The task » Reproduce the entries shown below only from the line with "export IMPL_grtUsageTotal_pct=58.0" down to the line with "met1 | 61.3 | 0 |", keeping both end lines and copying each one exactly.

Data under study »
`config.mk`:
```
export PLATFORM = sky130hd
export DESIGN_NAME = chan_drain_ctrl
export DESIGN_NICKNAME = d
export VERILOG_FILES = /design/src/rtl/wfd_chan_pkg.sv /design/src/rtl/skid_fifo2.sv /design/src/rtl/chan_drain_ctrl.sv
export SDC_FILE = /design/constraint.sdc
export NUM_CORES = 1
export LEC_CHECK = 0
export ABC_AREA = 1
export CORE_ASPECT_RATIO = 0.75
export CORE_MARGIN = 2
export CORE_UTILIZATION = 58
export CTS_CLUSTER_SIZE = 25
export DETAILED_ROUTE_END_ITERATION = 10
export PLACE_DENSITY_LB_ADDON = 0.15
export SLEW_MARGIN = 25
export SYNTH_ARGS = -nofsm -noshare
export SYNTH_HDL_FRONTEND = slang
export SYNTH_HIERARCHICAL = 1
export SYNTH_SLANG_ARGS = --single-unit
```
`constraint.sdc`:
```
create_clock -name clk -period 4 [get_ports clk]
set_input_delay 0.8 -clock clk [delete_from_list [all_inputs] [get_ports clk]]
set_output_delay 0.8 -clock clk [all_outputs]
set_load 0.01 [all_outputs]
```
==
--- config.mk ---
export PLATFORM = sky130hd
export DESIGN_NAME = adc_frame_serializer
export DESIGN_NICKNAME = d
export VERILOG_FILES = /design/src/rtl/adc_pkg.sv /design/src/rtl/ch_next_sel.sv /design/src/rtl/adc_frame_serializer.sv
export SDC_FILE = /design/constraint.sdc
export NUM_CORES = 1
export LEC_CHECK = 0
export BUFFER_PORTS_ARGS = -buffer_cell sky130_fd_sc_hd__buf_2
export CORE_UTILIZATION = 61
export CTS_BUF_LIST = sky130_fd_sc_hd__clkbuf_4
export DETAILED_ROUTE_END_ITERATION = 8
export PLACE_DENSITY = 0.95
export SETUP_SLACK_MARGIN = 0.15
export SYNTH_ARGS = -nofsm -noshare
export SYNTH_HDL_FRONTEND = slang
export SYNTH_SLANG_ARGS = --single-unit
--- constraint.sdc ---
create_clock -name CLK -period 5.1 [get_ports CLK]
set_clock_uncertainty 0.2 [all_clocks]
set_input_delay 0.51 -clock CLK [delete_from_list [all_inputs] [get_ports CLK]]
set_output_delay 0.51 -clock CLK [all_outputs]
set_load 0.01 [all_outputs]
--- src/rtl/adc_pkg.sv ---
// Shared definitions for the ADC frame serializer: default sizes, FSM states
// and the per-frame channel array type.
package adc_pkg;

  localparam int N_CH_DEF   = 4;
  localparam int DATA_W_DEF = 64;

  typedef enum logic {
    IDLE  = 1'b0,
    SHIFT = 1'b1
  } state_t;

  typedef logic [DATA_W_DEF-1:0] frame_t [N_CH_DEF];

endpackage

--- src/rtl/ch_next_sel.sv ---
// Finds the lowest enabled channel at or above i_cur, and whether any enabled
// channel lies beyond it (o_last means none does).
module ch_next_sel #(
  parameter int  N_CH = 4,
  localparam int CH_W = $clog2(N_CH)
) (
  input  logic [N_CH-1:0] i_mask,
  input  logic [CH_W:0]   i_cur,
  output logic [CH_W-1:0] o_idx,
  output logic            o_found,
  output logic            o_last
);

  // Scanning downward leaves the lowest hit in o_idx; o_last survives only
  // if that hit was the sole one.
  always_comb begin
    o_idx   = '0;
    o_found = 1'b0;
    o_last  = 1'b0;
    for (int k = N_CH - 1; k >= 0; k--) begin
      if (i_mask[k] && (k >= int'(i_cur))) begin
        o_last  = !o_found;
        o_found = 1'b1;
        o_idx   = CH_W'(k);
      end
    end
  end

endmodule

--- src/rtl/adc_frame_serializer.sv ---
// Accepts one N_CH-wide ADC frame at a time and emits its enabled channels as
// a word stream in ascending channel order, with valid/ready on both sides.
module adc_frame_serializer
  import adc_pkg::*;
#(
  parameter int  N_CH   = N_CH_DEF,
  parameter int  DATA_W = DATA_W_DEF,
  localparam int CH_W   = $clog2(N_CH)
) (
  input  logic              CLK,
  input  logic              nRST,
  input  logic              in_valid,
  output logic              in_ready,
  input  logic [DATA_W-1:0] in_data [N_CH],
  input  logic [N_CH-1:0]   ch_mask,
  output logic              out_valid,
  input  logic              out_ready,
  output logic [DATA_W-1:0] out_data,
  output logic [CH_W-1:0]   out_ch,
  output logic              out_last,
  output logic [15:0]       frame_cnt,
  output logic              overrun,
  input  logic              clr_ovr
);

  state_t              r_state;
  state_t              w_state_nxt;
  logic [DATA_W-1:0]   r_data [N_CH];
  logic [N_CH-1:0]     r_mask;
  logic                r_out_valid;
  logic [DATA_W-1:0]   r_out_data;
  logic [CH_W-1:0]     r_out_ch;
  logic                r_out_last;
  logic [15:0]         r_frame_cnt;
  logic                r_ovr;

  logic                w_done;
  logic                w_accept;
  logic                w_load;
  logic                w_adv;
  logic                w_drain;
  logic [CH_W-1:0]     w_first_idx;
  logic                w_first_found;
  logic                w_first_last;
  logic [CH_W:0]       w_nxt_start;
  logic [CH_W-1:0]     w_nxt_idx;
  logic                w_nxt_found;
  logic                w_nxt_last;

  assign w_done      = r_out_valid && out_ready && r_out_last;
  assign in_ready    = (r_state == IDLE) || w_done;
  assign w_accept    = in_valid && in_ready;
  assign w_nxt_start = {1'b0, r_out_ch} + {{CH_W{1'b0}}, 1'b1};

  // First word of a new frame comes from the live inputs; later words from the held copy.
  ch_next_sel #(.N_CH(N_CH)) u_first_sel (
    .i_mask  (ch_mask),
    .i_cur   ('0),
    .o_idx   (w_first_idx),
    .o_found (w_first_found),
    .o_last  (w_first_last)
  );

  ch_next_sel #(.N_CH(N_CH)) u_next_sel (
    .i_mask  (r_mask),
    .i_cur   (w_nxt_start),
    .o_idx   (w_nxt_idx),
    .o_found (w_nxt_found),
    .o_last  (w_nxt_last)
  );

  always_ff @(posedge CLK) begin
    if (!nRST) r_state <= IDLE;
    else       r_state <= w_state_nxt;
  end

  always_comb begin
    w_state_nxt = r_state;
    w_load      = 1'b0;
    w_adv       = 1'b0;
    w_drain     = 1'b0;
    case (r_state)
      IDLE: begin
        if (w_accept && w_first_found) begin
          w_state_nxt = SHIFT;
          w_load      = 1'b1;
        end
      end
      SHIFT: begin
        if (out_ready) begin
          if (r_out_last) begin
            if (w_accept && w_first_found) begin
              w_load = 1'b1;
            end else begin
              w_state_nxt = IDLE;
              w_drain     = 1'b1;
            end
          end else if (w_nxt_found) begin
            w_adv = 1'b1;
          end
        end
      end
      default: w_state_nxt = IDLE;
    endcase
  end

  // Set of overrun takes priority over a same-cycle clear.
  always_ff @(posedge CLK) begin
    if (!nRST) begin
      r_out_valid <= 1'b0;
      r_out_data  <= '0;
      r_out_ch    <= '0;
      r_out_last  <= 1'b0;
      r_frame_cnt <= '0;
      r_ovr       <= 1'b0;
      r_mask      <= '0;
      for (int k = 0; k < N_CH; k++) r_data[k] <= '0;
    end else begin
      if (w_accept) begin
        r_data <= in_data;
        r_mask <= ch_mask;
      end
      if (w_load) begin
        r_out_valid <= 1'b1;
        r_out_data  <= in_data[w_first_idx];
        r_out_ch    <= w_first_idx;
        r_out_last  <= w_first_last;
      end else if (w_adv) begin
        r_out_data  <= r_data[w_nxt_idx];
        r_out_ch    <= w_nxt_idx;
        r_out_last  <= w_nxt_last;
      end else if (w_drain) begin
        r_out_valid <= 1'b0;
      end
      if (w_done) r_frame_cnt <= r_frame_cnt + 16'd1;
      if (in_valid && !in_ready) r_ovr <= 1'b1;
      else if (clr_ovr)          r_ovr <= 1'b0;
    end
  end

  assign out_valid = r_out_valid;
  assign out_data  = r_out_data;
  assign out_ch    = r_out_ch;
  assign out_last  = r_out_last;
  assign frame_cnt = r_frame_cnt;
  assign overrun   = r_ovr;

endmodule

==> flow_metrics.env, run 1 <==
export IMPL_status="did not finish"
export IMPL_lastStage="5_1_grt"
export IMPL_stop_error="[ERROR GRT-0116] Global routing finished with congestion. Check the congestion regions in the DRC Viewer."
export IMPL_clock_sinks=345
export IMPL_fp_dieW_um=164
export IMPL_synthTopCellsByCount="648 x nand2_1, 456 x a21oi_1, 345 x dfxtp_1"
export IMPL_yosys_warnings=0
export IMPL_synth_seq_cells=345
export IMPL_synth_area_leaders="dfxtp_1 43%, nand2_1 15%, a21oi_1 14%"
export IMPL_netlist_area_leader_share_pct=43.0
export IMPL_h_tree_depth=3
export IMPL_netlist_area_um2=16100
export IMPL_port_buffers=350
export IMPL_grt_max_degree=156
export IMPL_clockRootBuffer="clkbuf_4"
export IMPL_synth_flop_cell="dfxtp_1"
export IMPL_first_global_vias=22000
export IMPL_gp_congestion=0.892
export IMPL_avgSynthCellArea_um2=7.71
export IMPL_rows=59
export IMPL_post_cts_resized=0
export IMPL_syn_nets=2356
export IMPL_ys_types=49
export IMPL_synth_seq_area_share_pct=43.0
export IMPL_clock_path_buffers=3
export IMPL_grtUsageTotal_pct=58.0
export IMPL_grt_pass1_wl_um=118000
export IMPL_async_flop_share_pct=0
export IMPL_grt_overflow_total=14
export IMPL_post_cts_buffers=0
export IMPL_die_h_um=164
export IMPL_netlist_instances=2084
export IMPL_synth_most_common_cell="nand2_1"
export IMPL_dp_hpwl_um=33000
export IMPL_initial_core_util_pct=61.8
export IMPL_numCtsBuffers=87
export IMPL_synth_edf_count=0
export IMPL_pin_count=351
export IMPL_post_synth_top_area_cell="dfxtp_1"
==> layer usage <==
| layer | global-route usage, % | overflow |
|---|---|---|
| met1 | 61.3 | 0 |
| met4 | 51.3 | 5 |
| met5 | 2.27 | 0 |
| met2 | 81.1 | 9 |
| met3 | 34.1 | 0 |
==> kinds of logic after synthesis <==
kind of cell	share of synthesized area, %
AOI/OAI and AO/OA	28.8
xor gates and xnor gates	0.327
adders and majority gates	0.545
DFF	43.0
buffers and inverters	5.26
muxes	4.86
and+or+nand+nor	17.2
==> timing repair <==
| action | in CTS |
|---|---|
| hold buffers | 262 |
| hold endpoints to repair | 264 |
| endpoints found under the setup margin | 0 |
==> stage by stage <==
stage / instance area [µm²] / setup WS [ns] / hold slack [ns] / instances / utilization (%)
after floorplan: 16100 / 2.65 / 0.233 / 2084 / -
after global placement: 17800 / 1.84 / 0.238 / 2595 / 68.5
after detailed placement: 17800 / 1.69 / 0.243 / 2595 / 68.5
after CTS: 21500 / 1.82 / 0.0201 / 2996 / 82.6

Solution for this task »
export IMPL_grtUsageTotal_pct=58.0
export IMPL_grt_pass1_wl_um=118000
export IMPL_async_flop_share_pct=0
export IMPL_grt_overflow_total=14
export IMPL_post_cts_buffers=0
export IMPL_die_h_um=164
export IMPL_netlist_instances=2084
export IMPL_synth_most_common_cell="nand2_1"
export IMPL_dp_hpwl_um=33000
export IMPL_initial_core_util_pct=61.8
export IMPL_numCtsBuffers=87
export IMPL_synth_edf_count=0
export IMPL_pin_count=351
export IMPL_post_synth_top_area_cell="dfxtp_1"
==> layer usage <==
| layer | global-route usage, % | overflow |
|---|---|---|
| met1 | 61.3 | 0 |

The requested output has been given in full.